I suppose Specsavers would be the cheapest on both counts?


----------



## sueellen (21 Aug 2004)

I'd certainly recommend them.  Was only there yesterday and they were as usual efficient/helpful.  Eye test was standard €25 - no glasses needed.


----------



## Joe Nonety (21 Aug 2004)

OK thanks.

One other thing, now that I've my 260 weeks of PRSI paid are eyetests free or is it just free dental checkups that it covers?


----------



## sueellen (21 Aug 2004)

I've heard a lot of people say that to ensure that you are definitely in benefit you should ring the Dept. quoting your ref. no. and confirm your payments 

"Benefit 

The benefit is provided by opticians/optometrists who have a contract with the Department of Social and Family Affairs. 

You are entitled to:

a free sight test - sight tests for VDUs, driving licences, etc., are not covered under the Treatment Benefit Scheme. Safety glasses are also excluded. 
an eye examination for contact lenses - the Department will pay a fixed amount and you pay the balance 
free glasses if you choose a certain type of frame. If you choose a frame other than the type(s) covered under the Treatment Benefit Scheme, the Department will pay a fixed amount towards the cost of your glasses and you pay the balance. 
replacement lenses for existing frames 
contact lenses - if you need contact lenses on medical grounds, the Department will pay up to half the cost, subject to a fixed maximum, provided you have a doctor's recommendation. Disposable lenses are not covered under the Treatment Benefit Scheme"


----------



## used specsavers (23 Aug 2004)

I was at specsavers recently and they charged me €25 for an eye test.
 On reflection I reckon it should have been free after reading the last message as regards benefit for PRSI payers.
This seems to imply they don't have  
a contract with the Department of Social and Family Affairs. 

Can anyone confirm this?


----------



## Joe Nonety (23 Aug 2004)

Went into Specsavers on Saturday and I said nothing about PRSI and they gave me a form to fill out and send to Letterkenny which will end up with me getting €25 back.
Its not too late Used specsavers.
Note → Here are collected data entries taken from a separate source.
<file path="config.mk">
export PLATFORM = sky130hd
export DESIGN_NAME = dcache_way_logic
export DESIGN_NICKNAME = d
export VERILOG_FILES = /design/src/hdl/dcache_pkg.sv /design/src/hdl/dcache_way_logic.sv
export SDC_FILE = /design/constraint.sdc
export NUM_CORES = 1
export LEC_CHECK = 0
export ABC_AREA = 1
export BUFFER_PORTS_ARGS = -buffer_cell sky130_fd_sc_hd__buf_2
export CORE_AREA = 2 2 265 267
export DETAILED_ROUTE_END_ITERATION = 10
export DIE_AREA = 0 0 267 269
export PLACE_DENSITY = 0.3
export SYNTH_ARGS = -nofsm -noshare
export SYNTH_HDL_FRONTEND = slang
export SYNTH_SLANG_ARGS = --single-unit
export TNS_END_PERCENT = 30
</file>
<file path="constraint.sdc">
create_clock -name vclk -period 2.9
set_input_delay 0 -clock vclk [all_inputs]
set_output_delay 0 -clock vclk [all_outputs]
set_load 0.01 [all_outputs]
</file>
## src/hdl/dot_prod_cfg.svh

```systemverilog
`ifndef DOT_PROD_CFG_SVH
`define DOT_PROD_CFG_SVH

// signed width of each real or imaginary input part
`define DP_SAMPLE_W 12

// one product part, two sample widths plus one
`define DP_PROD_W 25

// products summed into one dot product
`define DP_LENGTH 5

// term counter, must hold DP_LENGTH - 1
`define DP_CNT_W 3

// product width plus guard bits for DP_LENGTH terms
`define DP_ACC_W 28

// saturated output part
`define DP_RES_W 24

`endif

```

## src/hdl/dot_prod_pkg.sv

```systemverilog
`default_nettype none

`include "dot_prod_cfg.svh"

package dot_prod_pkg;

   typedef logic signed [`DP_SAMPLE_W-1:0] sample_t;  // one input part
   typedef logic signed [`DP_PROD_W-1:0]   product_t;
   typedef logic signed [`DP_ACC_W-1:0]    acc_t;     // running sum
   typedef logic signed [`DP_RES_W-1:0]    result_t;

   // pairing stage, which stream is waiting for its partner
   typedef enum logic [1:0] {
      PAIR_EMPTY,
      PAIR_HAVE_X,
      PAIR_HAVE_Y
   } pair_state_e;

endpackage

`default_nettype wire

```

## src/hdl/cpx_multiply.sv

```systemverilog
`default_nettype none

module cpx_multiply (
   input  wire                    clk,
   input  wire                    arst_n_i,
   input  wire                    ready_i,
   input  wire                    pair_valid_i,
   input  dot_prod_pkg::sample_t  xi_i,
   input  dot_prod_pkg::sample_t  xq_i,
   input  dot_prod_pkg::sample_t  yi_i,
   input  dot_prod_pkg::sample_t  yq_i,
   output logic                   prod_valid_o,
   output dot_prod_pkg::product_t prod_i_o,
   output dot_prod_pkg::product_t prod_q_o
);

   logic                   mul_valid;       // stage one occupied
   dot_prod_pkg::product_t p_ii, p_qq;      // real partials
   dot_prod_pkg::product_t p_iq, p_qi;      // imaginary partials

   always_ff @(posedge clk or negedge arst_n_i) begin
      if (!arst_n_i) begin
         mul_valid    <= 1'b0;
         prod_valid_o <= 1'b0;
      end else if (ready_i) begin
         mul_valid    <= pair_valid_i;
         prod_valid_o <= mul_valid;
      end
   end

   // stage one, four signed multiplies
   always_ff @(posedge clk) begin
      if (ready_i) begin
         p_ii <= xi_i * yi_i;
         p_qq <= xq_i * yq_i;
         p_iq <= xi_i * yq_i;
         p_qi <= xq_i * yi_i;
      end
   end

   // stage two
   always_ff @(posedge clk) begin
      if (ready_i) begin
         prod_i_o <= p_ii - p_qq;
         prod_q_o <= p_iq + p_qi;
      end
   end

endmodule

`default_nettype wire

```

## src/hdl/dot_accumulate.sv

```systemverilog
`default_nettype none

`include "dot_prod_cfg.svh"

module dot_accumulate (
   input  wire                    clk,
   input  wire                    arst_n_i,
   input  wire                    ready_i,
   input  wire                    prod_valid_i,
   input  dot_prod_pkg::product_t prod_i_i,
   input  dot_prod_pkg::product_t prod_q_i,
   output logic                   sum_valid_o,
   output dot_prod_pkg::acc_t     sum_i_o,
   output dot_prod_pkg::acc_t     sum_q_o
);

   localparam logic [`DP_CNT_W-1:0] last_cnt = `DP_LENGTH - 1;

   logic [`DP_CNT_W-1:0] term_cnt;
   logic                 last_term;
   dot_prod_pkg::acc_t   ext_i, ext_q;

   // sign extension into the accumulator width
   assign ext_i = dot_prod_pkg::acc_t'(prod_i_i);
   assign ext_q = dot_prod_pkg::acc_t'(prod_q_i);

   assign last_term = (term_cnt == last_cnt);

   always_ff @(posedge clk or negedge arst_n_i) begin
      if (!arst_n_i) begin
         term_cnt    <= '0;
         sum_valid_o <= 1'b0;
      end else if (ready_i) begin
         sum_valid_o <= prod_valid_i && last_term;
         if (prod_valid_i) begin
            if (last_term)
               term_cnt <= '0;  // wrap after DP_LENGTH terms
            else
               term_cnt <= term_cnt + 1'b1;
         end
      end
   end

   // the sum register is the output, so the last term and the flag land together
   always_ff @(posedge clk) begin
      if (ready_i && prod_valid_i) begin
         if (term_cnt == '0) begin  // first term starts fresh
            sum_i_o <= ext_i;
            sum_q_o <= ext_q;
         end else begin
            sum_i_o <= sum_i_o + ext_i;
            sum_q_o <= sum_q_o + ext_q;
         end
      end
   end

endmodule

`default_nettype wire

```

## src/hdl/dot_prod_top.sv

```systemverilog
`default_nettype none

module dot_prod_top (
   input  wire                   clk,
   input  wire                   arst_n_i,
   input  wire                   ready_i,
   input  wire                   x_valid_i,
   input  dot_prod_pkg::sample_t xi_i,
   input  dot_prod_pkg::sample_t xq_i,
   input  wire                   y_valid_i,
   input  dot_prod_pkg::sample_t yi_i,
   input  dot_prod_pkg::sample_t yq_i,
   output logic                  result_valid_o,
   output dot_prod_pkg::result_t result_i_o,
   output dot_prod_pkg::result_t result_q_o
);

   logic                   pair_valid;
   dot_prod_pkg::sample_t  pxi, pxq, pyi, pyq;
   logic                   prod_valid;
   dot_prod_pkg::product_t prod_i, prod_q;
   logic                   sum_valid;
   dot_prod_pkg::acc_t     sum_i, sum_q;

   sample_pair_align align_i (
      .clk          (clk),
      .arst_n_i     (arst_n_i),
      .ready_i      (ready_i),
      .x_valid_i    (x_valid_i),
      .xi_i         (xi_i),
      .xq_i         (xq_i),
      .y_valid_i    (y_valid_i),
      .yi_i         (yi_i),
      .yq_i         (yq_i),
      .pair_valid_o (pair_valid),
      .pxi_o        (pxi),
      .pxq_o        (pxq),
      .pyi_o        (pyi),
      .pyq_o        (pyq)
   );

   cpx_multiply mult_i (
      .clk          (clk),
      .arst_n_i     (arst_n_i),
      .ready_i      (ready_i),
      .pair_valid_i (pair_valid),
      .xi_i         (pxi),
      .xq_i         (pxq),
      .yi_i         (pyi),
      .yq_i         (pyq),
      .prod_valid_o (prod_valid),
      .prod_i_o     (prod_i),
      .prod_q_o     (prod_q)
   );

   dot_accumulate acc_i (
      .clk          (clk),
      .arst_n_i     (arst_n_i),
      .ready_i      (ready_i),
      .prod_valid_i (prod_valid),
      .prod_i_i     (prod_i),
      .prod_q_i     (prod_q),
      .sum_valid_o  (sum_valid),
      .sum_i_o      (sum_i),
      .sum_q_o      (sum_q)
   );

   result_saturate sat_i (
      .clk            (clk),
      .arst_n_i       (arst_n_i),
      .ready_i        (ready_i),
      .sum_valid_i    (sum_valid),
      .sum_i_i        (sum_i),
      .sum_q_i        (sum_q),
      .result_valid_o (result_valid_o),
      .result_i_o     (result_i_o),
      .result_q_o     (result_q_o)
   );

endmodule

`default_nettype wire

```

## src/hdl/result_saturate.sv

```systemverilog
`default_nettype none

`include "dot_prod_cfg.svh"

module result_saturate (
   input  wire                   clk,
   input  wire                   arst_n_i,
   input  wire                   ready_i,
   input  wire                   sum_valid_i,
   input  dot_prod_pkg::acc_t    sum_i_i,
   input  dot_prod_pkg::acc_t    sum_q_i,
   output logic                  result_valid_o,
   output dot_prod_pkg::result_t result_i_o,
   output dot_prod_pkg::result_t result_q_o
);

   localparam dot_prod_pkg::result_t res_max = {1'b0, {(`DP_RES_W-1){1'b1}}};
   localparam dot_prod_pkg::result_t res_min = {1'b1, {(`DP_RES_W-1){1'b0}}};

   function automatic dot_prod_pkg::result_t clamp(input dot_prod_pkg::acc_t v);
      logic [`DP_ACC_W-`DP_RES_W:0] top;  // bits that must all match the sign
      top = v[`DP_ACC_W-1:`DP_RES_W-1];
      if (&top || ~|top)
         return v[`DP_RES_W-1:0];
      else if (v[`DP_ACC_W-1])
         return res_min;
      else
         return res_max;
   endfunction

   always_ff @(posedge clk or negedge arst_n_i) begin
      if (!arst_n_i) begin
         result_valid_o <= 1'b0;
         result_i_o     <= '0;
         result_q_o     <= '0;
      end else if (ready_i) begin
         result_valid_o <= sum_valid_i;
         if (sum_valid_i) begin  // outputs hold between pulses
            result_i_o <= clamp(sum_i_i);
            result_q_o <= clamp(sum_q_i);
         end
      end
   end

endmodule

`default_nettype wire

```

## src/hdl/sample_pair_align.sv

```systemverilog
`default_nettype none

module sample_pair_align (
   input  wire                   clk,
   input  wire                   arst_n_i,
   input  wire                   ready_i,
   input  wire                   x_valid_i,
   input  dot_prod_pkg::sample_t xi_i,
   input  dot_prod_pkg::sample_t xq_i,
   input  wire                   y_valid_i,
   input  dot_prod_pkg::sample_t yi_i,
   input  dot_prod_pkg::sample_t yq_i,
   output logic                  pair_valid_o,
   output dot_prod_pkg::sample_t pxi_o,
   output dot_prod_pkg::sample_t pxq_o,
   output dot_prod_pkg::sample_t pyi_o,
   output dot_prod_pkg::sample_t pyq_o
);

   dot_prod_pkg::pair_state_e state;
   dot_prod_pkg::sample_t     hxi, hxq, hyi, hyq;  // held samples
   logic                      has_x, has_y;

   // a fresh strobe counts as present, a held sample too
   assign has_x = x_valid_i || (state == dot_prod_pkg::PAIR_HAVE_X);
   assign has_y = y_valid_i || (state == dot_prod_pkg::PAIR_HAVE_Y);

   always_ff @(posedge clk or negedge arst_n_i) begin
      if (!arst_n_i) begin
         state        <= dot_prod_pkg::PAIR_EMPTY;
         pair_valid_o <= 1'b0;
      end else if (ready_i) begin
         pair_valid_o <= has_x && has_y;
         if (has_x && has_y)
            state <= dot_prod_pkg::PAIR_EMPTY;
         else if (has_x)
            state <= dot_prod_pkg::PAIR_HAVE_X;
         else if (has_y)
            state <= dot_prod_pkg::PAIR_HAVE_Y;
      end
   end

   always_ff @(posedge clk) begin
      if (ready_i) begin
         if (x_valid_i) begin  // newer x replaces held one
            hxi <= xi_i;
            hxq <= xq_i;
         end
         if (y_valid_i) begin
            hyi <= yi_i;
            hyq <= yq_i;
         end
         if (has_x && has_y) begin
            pxi_o <= x_valid_i ? xi_i : hxi;
            pxq_o <= x_valid_i ? xq_i : hxq;
            pyi_o <= y_valid_i ? yi_i : hyi;
            pyq_o <= y_valid_i ? yq_i : hyq;
         end
      end
   end

endmodule

`default_nettype wire

```

## config.mk

```make
export PLATFORM = sky130hd
export DESIGN_NAME = dot_prod_top
export DESIGN_NICKNAME = d
export VERILOG_FILES = /design/src/hdl/dot_prod_pkg.sv /design/src/hdl/cpx_multiply.sv /design/src/hdl/dot_accumulate.sv /design/src/hdl/dot_prod_top.sv /design/src/hdl/result_saturate.sv /design/src/hdl/sample_pair_align.sv
export VERILOG_INCLUDE_DIRS = /design/src /design/src/hdl
export SDC_FILE = /design/constraint.sdc
export NUM_CORES = 2
export LEC_CHECK = 0
export BUFFER_PORTS_ARGS = -buffer_cell sky130_fd_sc_hd__clkbuf_2
export CAP_MARGIN = 15
export CORE_UTILIZATION = 55
export CTS_BUF_LIST = sky130_fd_sc_hd__clkbuf_8
export CTS_CLUSTER_DIAMETER = 60
export CTS_CLUSTER_SIZE = 24
export DETAILED_ROUTE_END_ITERATION = 6
export GPL_TIMING_DRIVEN = 0
export PLACE_DENSITY = 0.72
export SYNTH_ARGS = -nofsm -noshare
export SYNTH_HDL_FRONTEND = slang
export SYNTH_SLANG_ARGS = --single-unit
```

## constraint.sdc

```tcl
create_clock -name clk -period 16.7 [get_ports clk]
set_input_delay 2.505 -clock clk [delete_from_list [all_inputs] [get_ports clk]]
set_output_delay 2.505 -clock clk [all_outputs]
set_load 0.02 [all_outputs]
```

==> out/qor.yml <==
clock_sink_count: 356
area_growth_pct: 6.62
postCtsSetupRepairBufs: 0
yosysTopAreaCellShare_pct: 28.8
hold_path.class: "reg2reg"
clock-skew-final_ns: 0.0747
clock_tree_from_tritoncts: "done"
route.detailed.vias_per_inst: 5.50
timing_max_transition_violations_final: 0
initial_antenna_violation_count: 5
critical_path_required_ns: 17.21
met3_length_um: 8330
floorplan.initialDensity_pct: 56.0
critPathKind: "reg2reg"
place_area_um2: 40400
die-height_um: 267
vias_in_the_first_global_route: 27600
min_period_over_period_pct: 42.0
cts-hold-fix-buffers: 0
met2RoutedLength_um: 43900
cp_common_cell: "sky130_fd_sc_hd__fa_1"
tightest_slew_ns: 1.11
fp.coreArea_um2: 69100
die_w_um: 267
rsz0062_at_grt: "no"
synth_area_leaders: "sky130_fd_sc_hd__fa_1 (29%), sky130_fd_sc_hd__edfxtp_1 (23%), sky130_fd_sc_hd__ha_1 (10%), sky130_fd_sc_hd__inv_1 (7.3%), sky130_fd_sc_hd__nand2_1 (4.9%)"
synth_flop_cell: "sky130_fd_sc_hd__edfxtp_1"
accumulated_negative_setup_slack_ns: 0
number_of_enable_type_register_cells_in_the_synthesized_netlist: 298
endpoints_failing_hold: 0
avgSynthCellArea_um2: 10.0
post_route_met1_wirelength_um: 38900
synthesized_area_um2: 38700
antenna_violating_nets_post_route: 0
achievable-frequency_ghz: 0.143
clockBufferDepth: 3
total_of_warnings_raised_by_yosys: 0
cts.reportedPaths.clkPinSlew_ns: 0.13
setup_viol_count_final: 0
design.portCount: 102
relSlewSlack_pct: 26.0
dp_worst_setup_slack_ns: 9.94
critPathLaunchType: "flop"
netlist_instances: 3864
timing.critical_path.buf_inv: 4
drtPass1Iterations: 5
overflow: 0
grt_start_max_net_pins: 105
grt_util_all_layers_pct: 27.8
timing.critical_path.depth: 20
post_synth_num_cell_types: 72
cp-end-kind: "flop"
remaining_drc_errors: 0
detail_route.wl_per_cell_um: 19.1
cts-root-buf: "sky130_fd_sc_hd__clkbuf_8"
max-cap-violations: 0
syn-num-nets: 4781
buffer_ports.inserted: 99
worst_path_dominant_cell_family: "adder cells"
grt_first_pass_wirelength_um: 150000
final_critical_path_setup_slack_ns: 9.68
cts-resized-gates: 0
drt_iter0_drc: 2053
floorplan.die_area_um2: 71400
run_status: "finished clean"
ys_seq_area_share_pct: 26.9
post-synth-top-count-cell: "sky130_fd_sc_hd__inv_1"
post-dp-hpwl_um: 75800
synth_largest_area_cell: "sky130_fd_sc_hd__fa_1"
cts-htree-levels: 2
final_layout_size_suffix_gt1_share_pct: 5.73
yosys_register_bits: 356
finalCriticalPeriod_ns: 7.02
via_total_after_detailed_routing: 27300
cts_made_buffers: 34
highest-signal-layer: "met5"
postLayoutCellArea_um2: 41200
synth_commonest_cells: "sky130_fd_sc_hd__inv_1 (748), sky130_fd_sc_hd__fa_1 (556), sky130_fd_sc_hd__nand2_1 (507)"
timing.critical_path.slowest_cell_delay_ns: 0.61
gp_routability_congestion: 0.975
timing.critical_path.arrival_ns: 7.53
wirelength_um: 94900
hold_depth: 1
ff2ff_path_depth: 20
finalNetCount: 4920
ys_async_sr_fraction_pct: 16.3
post-route-util_pct: 59.7
fillers: 5950
cp_cell_sequence: "clkinv_1 > clkbuf_1 > nor2_1 > fa_1 > fa_1 > fa_1 > fa_1 > inv_1 > fa_1 > inv_1 > ha_1 > a21o_1 > a21o_1 > a21oi_1 > nand2_1 > a31oi_1 > nor3_1 > nor3_1 > a21oi_1 > xor2_1"
cp_max_fo: 11
worst_skew_pair.late_latency_ns: 0.71
fp-row-count: 96
cpMaxStageDelayCell: "sky130_fd_sc_hd__edfxtp_1"
==> sequential cells by signal (all words and copies together) (netlist names), 3 cells and up <==
signal,count
align_i.pyi_o,12
mult_i.p_iq,24
align_i.hyi,12
sat_i.result_q_o,24
align_i.hxi,12
acc_i.sum_i_o,28
acc_i.term_cnt,3
align_i.pxi_o,12
mult_i.p_ii,24
align_i.pyq_o,12
align_i.hxq,12
sat_i.result_i_o,24
mult_i.prod_i_o,25
mult_i.p_qq,24
mult_i.prod_q_o,25
mult_i.p_qi,24
align_i.pxq_o,12
align_i.hyq,12
acc_i.sum_q_o,28
==> kinds of logic after synthesis <==
kind of cell / synth area share [%]
AO/OA/AOI/OAI: 8.55
XOR/XNOR: 3.87
adder cells (fa/ha/maj): 38.8
buffers and inverters: 8.60
flip-flops: 26.9
multiplexers: 1.54
AND/OR/NAND/NOR: 11.8
==> per-stage QoR <==
step / std cells / hold WS (ns)
global placement: 4894 / 0.465
global route: 4964 / 0.450
finish: 4969 / 0.470
floorplan: 3864 / 0.475
detailed placement: 4898 / 0.475
CTS: 4959 / 0.455
==> cells in the final DEF, fill, tap and decap left out, types with 25 or more instances in the layout <==
cell and instances:
sky130_fd_sc_hd__clkbuf_8 37, sky130_fd_sc_hd__and2_1 171, sky130_fd_sc_hd__nand2b_1 25, sky130_fd_sc_hd__nor2_1 145
sky130_fd_sc_hd__ha_1 308, sky130_fd_sc_hd__o21ai_0 47, sky130_fd_sc_hd__a21oi_1 185, sky130_fd_sc_hd__nand2_1 507
sky130_fd_sc_hd__and3_1 25, sky130_fd_sc_hd__o21a_1 31, sky130_fd_sc_hd__o21ai_1 99, sky130_fd_sc_hd__a21o_1 48
sky130_fd_sc_hd__clkbuf_2 97, sky130_fd_sc_hd__edfxtp_1 298, sky130_fd_sc_hd__nor3_1 29, sky130_fd_sc_hd__fa_1 556
sky130_fd_sc_hd__inv_1 748, sky130_fd_sc_hd__xor2_1 54, sky130_fd_sc_hd__dfrtp_1 58, sky130_fd_sc_hd__mux2_2 52
sky130_fd_sc_hd__xnor2_1 117, sky130_fd_sc_hd__clkbuf_1 132
==> per-layer routing <==
layer  global-route usage (%)  vias to the layer above
met2                     44.9                     1013
met4                     10.5                        2
met1                     36.8                    13500
met3                     5.88                      186
li1                         -                    12600
met5                        0                        -
==> cell type report <==
| type | count | area, um^2 | share of cell area [%] |
|---|---|---|---|
| clock buffers | 36 | 495 | 1.20 |
| multi-input cells | 2622 | 24900 | 60.5 |
| flip-flops and latches | 356 | 10400 | 25.2 |
| plain buffers | 135 | 507 | 1.23 |
| inverters | 751 | 2820 | 6.84 |
| diodes | 10 | 25.0 | 0.0607 |
| well taps | 931 | 1160 | 2.83 |
| clock inverters | 25 | 272 | 0.659 |
| repair buffers | 103 | 602 | 1.46 |
==> final timing paths <==
kind	from	end	slack (ns)
setup reg to reg	align_i.pyq_o[11]$_DFFE_PP_	mult_i.p_iq[22]$_DFFE_PP_	9.68
hold reg to reg	mult_i.mul_valid$_DFFE_PN0P_	mult_i.prod_valid_o$_DFFE_PN0P_	0.47
setup / recovery	align_i.pyq_o[11]$_DFFE_PP_	mult_i.p_iq[22]$_DFFE_PP_	9.68
min in group asynchronous	arst_n_i	sat_i.result_i_o[16]$_DFFE_PN0P_	1.69
max in group asynchronous	arst_n_i	sat_i.result_q_o[18]$_DFFE_PN0P_	14.48
hold / removal	mult_i.mul_valid$_DFFE_PN0P_	mult_i.prod_valid_o$_DFFE_PN0P_	0.47
Power is left out: the tool's default activity adds up to more than one toggle a clock period on the data nets, which glitch-free logic cannot reach.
The forms are available to everyone next to reception in the one in GPO Arcade.


----------



## sueellen (24 Aug 2004)

Strictly speaking everyone is supposed to get their form approved first and then take it to their opticians but most people appear to go for their eye test/order glasses and pay for same.  They then send off their form, duly stampled by their optician, for approval to the Dept.   When the form is returned to them they leave it back to their optician who normally forwards on a cheque to them for the eye test/contribution towards frames.

If you give Specsavers a call they will post you out a form pre-stamped with their details or just get one from any opticians and fill in their details yourself.


----------